Many readers of the new memoir by Michael J. Fox, Lucky Man, will remain confused about why Fox is so adamant that he would never want to have the ten years he’s spent with Parkinson’s Disease (so far) ever taken away from him. From his perspective, what he’s learned about himself, life, and others has taken place because the disease caused him to reassess what’s important. Every reader who’s clarified his or her own values will understand what Fox means, and find this memoir a testament to growth through adversity.

Here’s an excerpt:

“The year 1993 was turning out to be a dry version of 1992. I had a lot of time alone to think, but I spent very little of that time considering a future with Parkinson’s disease. Mostly I plotted ways to busy myself with anything but. I made no effort to find a neurologist or to learn more about the disease. I signed on for another Universal comedy, Greedy, slated to start production in L.A. that May. With a different trainer, I started working out again – putting on pounds of muscle mass, and looking healthier than last time, een though my symptoms were getting worse. While filming Greedy in L.A. that summer, Mikey opened and bombed. When For Love of Money finally hit theaters that fall, it too failed to generate any business. In the same way I’d fired my old agent to jump-start my movie career with Peter Benedek, I now let Pete go and signed on with one of the big-three mega-agencies. Hell-bent on doing the same thing over and over and somehow expecting different results.
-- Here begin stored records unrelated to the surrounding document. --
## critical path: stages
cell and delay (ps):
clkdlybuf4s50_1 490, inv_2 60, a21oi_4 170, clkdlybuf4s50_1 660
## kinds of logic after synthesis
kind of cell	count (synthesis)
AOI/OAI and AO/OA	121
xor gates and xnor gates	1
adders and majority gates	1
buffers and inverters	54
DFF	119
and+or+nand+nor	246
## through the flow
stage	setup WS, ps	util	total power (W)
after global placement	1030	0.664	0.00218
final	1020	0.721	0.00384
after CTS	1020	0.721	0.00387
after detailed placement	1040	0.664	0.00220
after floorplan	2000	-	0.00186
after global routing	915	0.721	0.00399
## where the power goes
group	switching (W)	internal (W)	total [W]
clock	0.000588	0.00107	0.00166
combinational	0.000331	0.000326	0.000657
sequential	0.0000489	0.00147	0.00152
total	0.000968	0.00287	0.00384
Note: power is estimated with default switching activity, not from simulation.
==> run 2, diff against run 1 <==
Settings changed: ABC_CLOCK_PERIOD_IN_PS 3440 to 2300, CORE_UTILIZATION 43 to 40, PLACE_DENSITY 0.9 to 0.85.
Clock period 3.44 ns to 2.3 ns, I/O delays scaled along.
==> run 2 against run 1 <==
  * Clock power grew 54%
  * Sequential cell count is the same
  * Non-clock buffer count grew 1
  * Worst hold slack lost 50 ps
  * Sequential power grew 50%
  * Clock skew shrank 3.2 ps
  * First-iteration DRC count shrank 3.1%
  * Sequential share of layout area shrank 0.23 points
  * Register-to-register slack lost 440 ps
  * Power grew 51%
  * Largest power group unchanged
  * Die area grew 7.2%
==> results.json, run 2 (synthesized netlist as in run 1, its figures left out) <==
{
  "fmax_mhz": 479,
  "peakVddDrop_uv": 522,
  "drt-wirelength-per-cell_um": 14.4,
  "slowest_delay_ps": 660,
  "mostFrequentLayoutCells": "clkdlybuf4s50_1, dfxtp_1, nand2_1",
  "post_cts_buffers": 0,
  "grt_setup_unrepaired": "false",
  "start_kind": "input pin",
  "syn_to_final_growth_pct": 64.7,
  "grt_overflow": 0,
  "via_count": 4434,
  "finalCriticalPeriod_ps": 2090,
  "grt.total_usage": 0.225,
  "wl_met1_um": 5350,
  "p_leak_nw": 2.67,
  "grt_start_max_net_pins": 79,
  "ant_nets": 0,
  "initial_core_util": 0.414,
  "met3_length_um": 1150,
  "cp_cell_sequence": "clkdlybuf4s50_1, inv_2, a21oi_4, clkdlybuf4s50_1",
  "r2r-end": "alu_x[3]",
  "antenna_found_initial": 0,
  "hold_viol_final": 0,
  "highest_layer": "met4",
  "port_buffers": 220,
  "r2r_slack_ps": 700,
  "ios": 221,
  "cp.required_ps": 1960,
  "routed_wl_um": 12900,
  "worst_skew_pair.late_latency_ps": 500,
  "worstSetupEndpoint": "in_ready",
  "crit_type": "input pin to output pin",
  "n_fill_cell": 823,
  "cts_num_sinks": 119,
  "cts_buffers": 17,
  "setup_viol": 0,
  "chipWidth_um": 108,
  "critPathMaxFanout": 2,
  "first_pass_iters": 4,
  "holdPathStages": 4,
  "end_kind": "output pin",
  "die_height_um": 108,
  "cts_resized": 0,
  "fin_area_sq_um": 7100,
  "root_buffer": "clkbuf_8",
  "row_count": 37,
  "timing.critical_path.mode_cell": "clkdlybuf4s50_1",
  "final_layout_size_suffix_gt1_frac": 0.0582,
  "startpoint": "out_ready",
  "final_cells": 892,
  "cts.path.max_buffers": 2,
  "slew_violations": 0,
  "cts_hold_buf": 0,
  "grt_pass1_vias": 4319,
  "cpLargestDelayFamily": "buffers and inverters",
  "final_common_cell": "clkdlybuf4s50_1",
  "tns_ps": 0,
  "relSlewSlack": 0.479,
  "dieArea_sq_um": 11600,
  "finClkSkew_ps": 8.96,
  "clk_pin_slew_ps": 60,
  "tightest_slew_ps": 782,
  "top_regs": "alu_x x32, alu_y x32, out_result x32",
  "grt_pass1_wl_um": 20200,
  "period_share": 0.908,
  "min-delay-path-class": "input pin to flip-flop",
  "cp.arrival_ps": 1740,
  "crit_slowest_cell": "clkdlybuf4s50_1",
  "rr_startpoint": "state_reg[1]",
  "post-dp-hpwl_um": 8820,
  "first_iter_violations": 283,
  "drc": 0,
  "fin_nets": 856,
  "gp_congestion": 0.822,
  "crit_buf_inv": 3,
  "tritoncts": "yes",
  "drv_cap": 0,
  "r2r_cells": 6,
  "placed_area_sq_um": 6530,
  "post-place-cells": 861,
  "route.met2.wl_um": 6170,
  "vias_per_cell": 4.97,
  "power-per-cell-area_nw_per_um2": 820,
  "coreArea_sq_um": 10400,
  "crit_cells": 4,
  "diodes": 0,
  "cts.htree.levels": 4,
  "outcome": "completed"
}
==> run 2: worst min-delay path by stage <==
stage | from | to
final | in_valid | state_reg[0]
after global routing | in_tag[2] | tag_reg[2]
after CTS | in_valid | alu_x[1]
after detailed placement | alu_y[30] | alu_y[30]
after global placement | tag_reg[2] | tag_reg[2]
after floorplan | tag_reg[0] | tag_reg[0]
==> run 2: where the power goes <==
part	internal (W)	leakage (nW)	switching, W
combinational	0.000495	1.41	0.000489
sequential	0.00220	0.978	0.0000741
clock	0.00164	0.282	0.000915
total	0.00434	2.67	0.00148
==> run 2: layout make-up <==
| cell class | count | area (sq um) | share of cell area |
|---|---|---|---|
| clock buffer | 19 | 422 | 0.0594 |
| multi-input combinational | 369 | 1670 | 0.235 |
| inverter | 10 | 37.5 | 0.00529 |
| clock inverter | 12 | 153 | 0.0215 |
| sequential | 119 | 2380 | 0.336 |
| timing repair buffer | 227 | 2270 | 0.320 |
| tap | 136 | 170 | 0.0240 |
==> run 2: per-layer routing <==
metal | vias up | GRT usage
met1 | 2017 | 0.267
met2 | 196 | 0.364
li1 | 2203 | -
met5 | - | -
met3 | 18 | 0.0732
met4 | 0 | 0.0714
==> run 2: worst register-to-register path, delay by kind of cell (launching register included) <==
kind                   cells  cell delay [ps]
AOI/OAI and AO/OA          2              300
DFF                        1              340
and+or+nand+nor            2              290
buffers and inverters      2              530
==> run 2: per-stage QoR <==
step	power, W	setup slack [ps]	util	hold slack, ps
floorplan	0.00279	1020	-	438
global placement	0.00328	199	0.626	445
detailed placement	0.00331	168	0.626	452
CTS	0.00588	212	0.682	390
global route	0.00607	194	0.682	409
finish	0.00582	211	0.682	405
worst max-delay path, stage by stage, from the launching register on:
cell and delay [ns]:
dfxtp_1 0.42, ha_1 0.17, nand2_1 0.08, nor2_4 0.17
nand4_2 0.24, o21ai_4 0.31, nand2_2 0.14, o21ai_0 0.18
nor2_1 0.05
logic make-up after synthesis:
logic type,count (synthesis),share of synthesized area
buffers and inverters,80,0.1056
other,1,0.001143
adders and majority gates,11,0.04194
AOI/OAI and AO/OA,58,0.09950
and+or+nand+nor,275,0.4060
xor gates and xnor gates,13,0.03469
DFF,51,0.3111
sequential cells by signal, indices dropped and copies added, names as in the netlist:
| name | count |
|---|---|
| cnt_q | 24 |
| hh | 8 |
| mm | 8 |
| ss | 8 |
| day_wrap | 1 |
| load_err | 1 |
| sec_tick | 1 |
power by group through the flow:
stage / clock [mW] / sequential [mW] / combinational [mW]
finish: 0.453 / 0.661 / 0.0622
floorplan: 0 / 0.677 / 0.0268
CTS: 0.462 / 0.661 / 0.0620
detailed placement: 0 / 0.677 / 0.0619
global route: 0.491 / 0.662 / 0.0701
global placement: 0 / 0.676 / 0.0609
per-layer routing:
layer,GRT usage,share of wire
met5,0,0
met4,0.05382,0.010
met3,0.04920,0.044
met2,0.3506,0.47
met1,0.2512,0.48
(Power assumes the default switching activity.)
**src/rtl/alu_issue_stage_if.sv**
```systemverilog
// Handshake and payload bundle between decode, the ALU issue stage and the ALU.
// The stage connects through the slave modport; the decode/ALU side uses the master modport.
interface alu_issue_stage_if #(
    parameter int XLEN = 32,
    parameter int RD_W = 5
) ();
    // Upstream (decode) side
    logic            flush;
    logic            in_valid;
    logic            in_ready;
    logic [6:0]      opcode;
    logic [2:0]      funct3;
    logic            funct7_5;
    logic [XLEN-1:0] pc;
    logic [XLEN-1:0] rs1;
    logic [XLEN-1:0] rs2;
    logic [XLEN-1:0] imm;
    logic [RD_W-1:0] rd;

    // Downstream (ALU / branch / writeback) side
    logic            out_valid;
    logic            out_ready;
    logic [3:0]      alu_op;
    logic [XLEN-1:0] alu_a;
    logic [XLEN-1:0] alu_b;
    logic [RD_W-1:0] out_rd;
    logic [XLEN-1:0] out_pc;
    logic            is_branch;
    logic            take_on_zero;
    logic            illegal;

    modport slave (
        input  flush, in_valid, opcode, funct3, funct7_5, pc, rs1, rs2, imm, rd,
        input  out_ready,
        output in_ready,
        output out_valid, alu_op, alu_a, alu_b, out_rd, out_pc,
        output is_branch, take_on_zero, illegal
    );

    modport master (
        output flush, in_valid, opcode, funct3, funct7_5, pc, rs1, rs2, imm, rd,
        output out_ready,
        input  in_ready,
        input  out_valid, alu_op, alu_a, alu_b, out_rd, out_pc,
        input  is_branch, take_on_zero, illegal
    );
endinterface

```
**src/rtl/alu_issue_stage.sv**
```systemverilog
// Execute-issue stage: decodes opcode/funct into an ALU op plus operands and
// holds the decoded payload in a 2-entry skid buffer whose head drives the ALU.
module alu_issue_stage #(
    parameter int XLEN = 32,
    parameter int RD_W = 5
) (
    input  logic               clk,
    input  logic               rst_n,
    alu_issue_stage_if.slave   bus
);
    localparam logic [6:0] OPC_OP     = 7'b0110011;
    localparam logic [6:0] OPC_OP_IMM = 7'b0010011;
    localparam logic [6:0] OPC_BRANCH = 7'b1100011;
    localparam logic [6:0] OPC_LOAD   = 7'b0000011;
    localparam logic [6:0] OPC_STORE  = 7'b0100011;
    localparam logic [6:0] OPC_JALR   = 7'b1100111;
    localparam logic [6:0] OPC_JAL    = 7'b1101111;
    localparam logic [6:0] OPC_AUIPC  = 7'b0010111;
    localparam logic [6:0] OPC_LUI    = 7'b0110111;

    localparam logic [3:0] ALU_AND  = 4'b0000;
    localparam logic [3:0] ALU_OR   = 4'b0001;
    localparam logic [3:0] ALU_SUM  = 4'b0010;
    localparam logic [3:0] ALU_SLL  = 4'b0100;
    localparam logic [3:0] ALU_SRL  = 4'b0101;
    localparam logic [3:0] ALU_SRA  = 4'b0111;
    localparam logic [3:0] ALU_XOR  = 4'b1000;
    localparam logic [3:0] ALU_SUB  = 4'b1010;
    localparam logic [3:0] ALU_GE   = 4'b1100;
    localparam logic [3:0] ALU_GEU  = 4'b1101;
    localparam logic [3:0] ALU_SLT  = 4'b1110;
    localparam logic [3:0] ALU_SLTU = 4'b1111;

    typedef struct packed {
        logic [3:0]      op;
        logic [XLEN-1:0] a;
        logic [XLEN-1:0] b;
        logic [RD_W-1:0] rd;
        logic [XLEN-1:0] pc;
        logic            br;
        logic            toz;
        logic            ill;
    } entry_t;

    // Shared funct3 table for OP and OP-IMM; alt selects SUB / SRA.
    function automatic logic [3:0] arith_op(input logic [2:0] f3, input logic alt);
        logic [3:0] op;
        case (f3)
            3'b000:  op = alt ? ALU_SUB : ALU_SUM;
            3'b001:  op = ALU_SLL;
            3'b010:  op = ALU_SLT;
            3'b011:  op = ALU_SLTU;
            3'b100:  op = ALU_XOR;
            3'b101:  op = alt ? ALU_SRA : ALU_SRL;
            3'b110:  op = ALU_OR;
            default: op = ALU_AND;
        endcase
        return op;
    endfunction

    entry_t dec;

    always_comb begin
        dec     = '0;
        dec.op  = ALU_SUM;
        dec.rd  = bus.rd;
        dec.pc  = bus.pc;
        case (bus.opcode)
            OPC_OP: begin
                dec.op = arith_op(bus.funct3, bus.funct7_5);
                dec.a  = bus.rs1;
                dec.b  = bus.rs2;
            end
            OPC_OP_IMM: begin
                // Immediate forms have no SUB; bit 30 only distinguishes SRAI from SRLI.
                dec.op = arith_op(bus.funct3, bus.funct7_5 & (bus.funct3 == 3'b101));
                dec.a  = bus.rs1;
                dec.b  = bus.imm;
            end
            OPC_BRANCH: begin
                dec.a  = bus.rs1;
                dec.b  = bus.rs2;
                dec.br = 1'b1;
                case (bus.funct3)
                    3'b000: begin
                        dec.op  = ALU_SUB;
                        dec.toz = 1'b1;
                    end
                    3'b001:  dec.op  = ALU_SUB;
                    3'b100:  dec.op  = ALU_SLT;
                    3'b101:  dec.op  = ALU_GE;
                    3'b110:  dec.op  = ALU_SLTU;
                    3'b111:  dec.op  = ALU_GEU;
                    default: dec.ill = 1'b1;
                endcase
            end
            OPC_LOAD, OPC_STORE, OPC_JALR: begin
                dec.a = bus.rs1;
                dec.b = bus.imm;
            end
            OPC_JAL, OPC_AUIPC: begin
                dec.a = bus.pc;
                dec.b = bus.imm;
            end
            OPC_LUI: begin
                dec.b = bus.imm;
            end
            default: begin
                dec.ill = 1'b1;
            end
        endcase
    end

    logic [1:0] count_reg;
    logic [1:0] count_next;
    logic       in_ready_reg;
    logic       accept;
    logic       retire;
    entry_t     entry_reg [2];
    entry_t     wr_data   [2];
    logic       wr_en     [2];

    assign accept = bus.in_valid & in_ready_reg;
    assign retire = (count_reg != 2'd0) & bus.out_ready;

    always_comb begin
        count_next = count_reg;
        if (bus.flush) begin
            count_next = 2'd0;
        end else begin
            case ({accept, retire})
                2'b10:   count_next = count_reg + 2'd1;
                2'b01:   count_next = count_reg - 2'd1;
                default: count_next = count_reg;
            endcase
        end
    end

    // Entry 0 is always the head: it shifts from entry 1 on retire when full,
    // or takes the new instruction when it would otherwise be empty.
    always_comb begin
        wr_en[0]   = 1'b0;
        wr_en[1]   = 1'b0;
        wr_data[0] = dec;
        wr_data[1] = dec;
        if (!bus.flush) begin
            if (retire && count_reg == 2'd2) begin
                wr_en[0]   = 1'b1;
                wr_data[0] = entry_reg[1];
            end else if (accept && (count_reg == 2'd0 || (count_reg == 2'd1 && retire))) begin
                wr_en[0] = 1'b1;
            end
            if (accept && count_reg == 2'd1 && !retire) begin
                wr_en[1] = 1'b1;
            end
        end
    end

    generate
        for (genvar gi = 0; gi < 2; gi++) begin : g_entry
            always_ff @(posedge clk or negedge rst_n) begin
                if (!rst_n) begin
                    entry_reg[gi] <= '0;
                end else if (wr_en[gi]) begin
                    entry_reg[gi] <= wr_data[gi];
                end
            end
        end
    endgenerate

    always_ff @(posedge clk or negedge rst_n) begin
        if (!rst_n) begin
            count_reg    <= 2'd0;
            in_ready_reg <= 1'b0;
        end else begin
            count_reg    <= count_next;
            in_ready_reg <= (count_next != 2'd2);
        end
    end

    assign bus.in_ready     = in_ready_reg;
    assign bus.out_valid    = (count_reg != 2'd0);
    assign bus.alu_op       = entry_reg[0].op;
    assign bus.alu_a        = entry_reg[0].a;
    assign bus.alu_b        = entry_reg[0].b;
    assign bus.out_rd       = entry_reg[0].rd;
    assign bus.out_pc       = entry_reg[0].pc;
    assign bus.is_branch    = entry_reg[0].br;
    assign bus.take_on_zero = entry_reg[0].toz;
    assign bus.illegal      = entry_reg[0].ill;
endmodule

```
**src/flat_wrapper.sv**
```systemverilog
// flat-port wrapper written by rule: the top's interface ports become plain ports
module alu_issue_stage_flat 
#(
    parameter int XLEN = 32,
    parameter int RD_W = 5
)
  (clk, rst_n, bus_flush, bus_in_valid, bus_opcode, bus_funct3, bus_funct7_5, bus_pc, bus_rs1, bus_rs2, bus_imm, bus_rd, bus_out_ready, bus_in_ready, bus_out_valid, bus_alu_op, bus_alu_a, bus_alu_b, bus_out_rd, bus_out_pc, bus_is_branch, bus_take_on_zero, bus_illegal);
  alu_issue_stage_if #(.XLEN(XLEN), .RD_W(RD_W)) bus_i ();
  input  logic clk;
  input  logic rst_n;
  input wire logic [$bits(bus_i.flush)-1:0] bus_flush;
  input wire logic [$bits(bus_i.in_valid)-1:0] bus_in_valid;
  input wire logic [$bits(bus_i.opcode)-1:0] bus_opcode;
  input wire logic [$bits(bus_i.funct3)-1:0] bus_funct3;
  input wire logic [$bits(bus_i.funct7_5)-1:0] bus_funct7_5;
  input wire logic [$bits(bus_i.pc)-1:0] bus_pc;
  input wire logic [$bits(bus_i.rs1)-1:0] bus_rs1;
  input wire logic [$bits(bus_i.rs2)-1:0] bus_rs2;
  input wire logic [$bits(bus_i.imm)-1:0] bus_imm;
  input wire logic [$bits(bus_i.rd)-1:0] bus_rd;
  input wire logic [$bits(bus_i.out_ready)-1:0] bus_out_ready;
  output wire logic [$bits(bus_i.in_ready)-1:0] bus_in_ready;
  output wire logic [$bits(bus_i.out_valid)-1:0] bus_out_valid;
  output wire logic [$bits(bus_i.alu_op)-1:0] bus_alu_op;
  output wire logic [$bits(bus_i.alu_a)-1:0] bus_alu_a;
  output wire logic [$bits(bus_i.alu_b)-1:0] bus_alu_b;
  output wire logic [$bits(bus_i.out_rd)-1:0] bus_out_rd;
  output wire logic [$bits(bus_i.out_pc)-1:0] bus_out_pc;
  output wire logic [$bits(bus_i.is_branch)-1:0] bus_is_branch;
  output wire logic [$bits(bus_i.take_on_zero)-1:0] bus_take_on_zero;
  output wire logic [$bits(bus_i.illegal)-1:0] bus_illegal;
  assign bus_i.flush = bus_flush;
  assign bus_i.in_valid = bus_in_valid;
  assign bus_i.opcode = bus_opcode;
  assign bus_i.funct3 = bus_funct3;
  assign bus_i.funct7_5 = bus_funct7_5;
  assign bus_i.pc = bus_pc;
  assign bus_i.rs1 = bus_rs1;
  assign bus_i.rs2 = bus_rs2;
  assign bus_i.imm = bus_imm;
  assign bus_i.rd = bus_rd;
  assign bus_i.out_ready = bus_out_ready;
  assign bus_in_ready = bus_i.in_ready;
  assign bus_out_valid = bus_i.out_valid;
  assign bus_alu_op = bus_i.alu_op;
  assign bus_alu_a = bus_i.alu_a;
  assign bus_alu_b = bus_i.alu_b;
  assign bus_out_rd = bus_i.out_rd;
  assign bus_out_pc = bus_i.out_pc;
  assign bus_is_branch = bus_i.is_branch;
  assign bus_take_on_zero = bus_i.take_on_zero;
  assign bus_illegal = bus_i.illegal;
  alu_issue_stage #(.XLEN(XLEN), .RD_W(RD_W)) u_core (.clk(clk), .rst_n(rst_n), .bus(bus_i));
endmodule
```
By year’s end, I’d begin to understand why this approach is often described by people in recovery as a sort of functioning insanity.
Charting the course of my emotions during this period is a grim and tricky task because it’s not a time I went through with eyes wide open. In effect, I kept my head down and plowed forward, tensing in anticipation of running into walls but lacking the clarity or wisdom to see them coming. It was not so much a journey as an experience of being lost in a no-man’s land – far more disorienting than any hall of mirrors, a place where I’d at least recognize some reflection of myself, however distorted.”

There appears to be no ghost writer for this memoir. Fox spent the time himself and found the words for what he wanted to communicate. While the writing won’t win awards, this heartfelt story in Lucky Man leaves a reader with a smile and with some understanding about living a full life.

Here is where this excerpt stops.